Asked how International dealers have weathered the difficulties of the recent past and how they’ll move forward, both Allan and Belisle stressed that the company and its dealers are partners with a common purpose.
“The best thing we can do with the dealers right now is focus on the future and focus on them being our partners in the launch of these products” Allen said. “So we have a product advisory board process with the dealers and they fully support out new product strategy, I would say, without hesitation.”
“The importance of the parts and service component of the business has been immense for Canadian dealers,” said Belisle. “That business has been strong.

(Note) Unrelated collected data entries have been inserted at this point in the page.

This is an optimization exercise on Yosys and OpenROAD, whose aim is small area, a short achievable clock period and few clock cycles, not a production implementation.
RTL that was checked went through simulation tests only; none was proved equivalent to the original.
Power figures rest on the tool's default switching activity, not on a simulated workload.

## ipdc_top
module ipdc_top (
	input  logic             i_clk,
	input  logic             i_rst_n,
	input  logic             i_op_valid,
	input  logic [2:0]       i_op_mode,
	input  logic             i_in_valid,
	input  ipdc_pkg::pixel_t i_in_data,
	output logic             o_in_ready,
	output logic             o_out_valid,
	output ipdc_pkg::pixel_t o_out_data
);
Size: ~1700 flip-flops, roughly 57 I/O pins, about 43000 sq um of cells after synthesis.
make LEC_CHECK=0 CAP_MARGIN=20 CORE_MARGIN=2 CORE_UTILIZATION=60 CTS_BUF_LIST=sky130_fd_sc_hd__clkbuf_16 CTS_CLUSTER_DIAMETER=55 CTS_CLUSTER_SIZE=32 PLACE_DENSITY=0.7 SETUP_SLACK_MARGIN=3.2 SLEW_MARGIN=20 finish   # period 5.5 ns
run.sh (not shown) runs the stock make flow with config.mk's settings and CLKGATE_MAP_FILE= SYNTH_SCRIPT=/design/flow/synth_recipe.tcl, a recipe that flattens the netlist after the stock synthesis.
Edit:
--- a/flow/design.v
+++ b/flow/design.v
@@ -85,24 +85,26 @@
 	input  ipdc_pkg::pixel_t i_in_data,
 	output logic             o_in_ready,
 	output logic             o_wr0,
 	output logic             o_wr32,
 	output ipdc_pkg::pixel_t o_wr_data,
 	output logic             o_rd_valid,    
 	output logic             o_rd_ycc,      
 	output logic [15:0]      o_sel          
 );
 	logic        rdy;
+	logic        nrdy;       
 	logic        ld_act;
 	logic [5:0]  q;          
 	logic        img_valid;
 	logic [5:0]  pcnt;
+	logic [5:0]  ph;
 	logic [5:0]  u;          
 	logic [5:0]  sd;         
 	logic [15:0] selc;       
 	logic        pvlast;
 	logic        xv;
 	logic        yv;
 	logic [2:0]  xm;
 	logic [2:0]  ym;
 	logic        xr;         
 	logic        xd;         
@@ -144,20 +146,21 @@
 	logic        safe_b;
 	logic        xdisp;
 	logic        pix_rdy;
 	logic        safe0;
 	logic [15:0] oh_u;
 	logic [15:0] oh_ph;
 	logic [15:0] sel0;
 	logic        rdy_hold;
 	logic        rdy_enq;
 	logic        rdy_load;
+	assign rdy     = ~nrdy;
 	assign op_acc  = i_op_valid & rdy & ~ld_act;
 	assign pix_acc = i_in_valid & rdy & ld_act;
 	assign enq     = op_acc & (i_op_mode != 3'd5) & (i_op_mode != 3'd0);
 	assign p_last  = pcnt == 6'd63;
 	assign w0      = pix_acc & (pcnt == 6'd0);         
 	assign at32    = (pcnt != 6'd0) & (sd == 6'd31);
 	window_origin u_window_origin (
 		.i_op  (xm),
 		.i_row (org_r),
 		.i_col (org_c),
@@ -195,64 +198,65 @@
 	logic [1:0] sq;
 	logic [3:0] fail;
 	assign sc   = n[3:2];
 	assign sq   = n[1:0];
 	assign selc = (sq == 2'd0) ? {sel[0], sel[15:1]} : sel;
 	assign fail[0] = ~sq[1] & selc[0];
 	assign fail[1] = (sc <= 2'd2) & (selc[1] | (~sq[1] & selc[2]));
 	assign fail[2] = (sc <= 2'd1) & (selc[2] | selc[3] | (~sq[1] & selc[4]));
 	assign fail[3] = (sc == 2'd0) & (selc[3] | selc[4] | selc[5] | (~sq[1] & selc[6]));
 	assign safe0   = ~seq_act | (fail == 4'd0);
-	assign gb     = ((xf | xz) ? ~q : ~u)
-		+ (xr ? (c_sat ? 6'd63 : 6'd0) : xd ? (r_sat ? 6'd63 : 6'd7) : xf ? 6'd63 : 6'd17);
+	assign gb     = {nr, nc} - q - 6'd2;
 	assign safe_b = ~xdisp | (~xchg_q & (gb_q != 6'd0) & (gb_q <= 6'd37)
 		& (seq_act ? ((7'(gb_q) + 7'(n) >= 7'd20) & (n >= 4'd3)) : (gb_q >= 6'd5)));
 	always_comb begin
 		if (pcnt == 6'd0) begin
 			pix_rdy = safe0 & safe_b;
 		end else begin
 			pix_rdy = (sd == 6'd62) | (~seq_act & ~xdisp & (sd == 6'd30));
 		end
 	end
 	assign rdy_hold = pop | ~yv;                        
 	assign rdy_enq  = ~(pop ? yv : (yv | xv));           
 	assign rdy_load = ld_act ? (pix_acc | pix_rdy)
 		: (op_acc ? ((i_op_mode == 3'd0) ? 1'b0 : (i_op_mode == 3'd5) ? rdy_hold : rdy_enq)
 			: rdy_hold);
 	always_ff @(posedge i_clk or negedge i_rst_n) begin
 		if (!i_rst_n) begin
-			rdy       <= 1'b0;
+			nrdy      <= 1'b0;
 			ld_act    <= 1'b0;
 			q         <= '0;
 			xchg_q    <= 1'b1;
 			img_valid <= 1'b0;
 			pcnt      <= '0;
+			ph        <= '0;
 			u         <= '0;
 			pvlast    <= 1'b0;
 			xv        <= 1'b0;
 			yv        <= 1'b0;
 			r_sat     <= 1'b0;
 			c_sat     <= 1'b0;
 			seq_act   <= 1'b0;
 			s1_v      <= 1'b0;
 			ymode     <= 1'b0;
 			org_r     <= '0;
 			org_c     <= '0;
 		end else begin
-			rdy       <= rdy_load;
+			nrdy      <= ~rdy_load;
 			ld_act    <= ld_act_n;
-			q         <= pvlast ? sd + 6'd1 : q + 6'd1;
+			q         <= pvlast ? ph + 6'd1 : q + 6'd1;
 			xchg_q    <= pop;
 			img_valid <= img_valid | pvlast;
 			pcnt      <= pcnt + 6'(pix_acc);
+			ph        <= w0 ? 6'd0 : ph + 6'd1;
 			if (pvlast) begin
-				u <= sd + 6'd1 - {org_r, org_c};
+				u <= ph + 6'd1 - {org_r, org_c};
 			end else if (start) begin
 				u <= {tap0, 2'b01};
 			end else begin
 				u <= u + 6'd1;
 			end
 			pvlast    <= pix_acc & p_last;
 			xv        <= xv_n;
 			yv        <= yv_n;
 			if (start) begin
 				seq_act <= 1'b1;
- routed wire length increases by 0.67%
- synthesized area increases by 0.51%
- global-route usage barely changes
- final area barely changes
- via count increases by 0.31%
Testbench counts after the change, summed over its fixed seeds: cycles 6,640.
Only the layout flow was run in the first run of this note; the RTL was not checked for function there.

“They continue to invest. We’ve got Don MacAdam in Edmonton putting up a new facility on the south side of the city. Kevin Tallman of Tallman Truck Centers has taken over the Toronto area and is putting up a new facility in Oshawa. Richard Wilson [of Richwil Truck Centre] is building a brand new 20,000-sq-ft facility in Fredericton. So the dealer network continues to expand and through all of this has continued to be profitable.”
Finally, we asked for clarification on the status of the recently retired Jim Hebe, who left his post as North American sales vice president several weeks ago.
“Jim has a continuing role,” Allen said. “He will serve as an advisor to me and an ambassador for Navistar for the foreseeable future.” — R.L.
Note: an earlier version of this story identified Richard Wilson as principal at East Coast International. He is not associated with that dealership. Apologies. — R.L.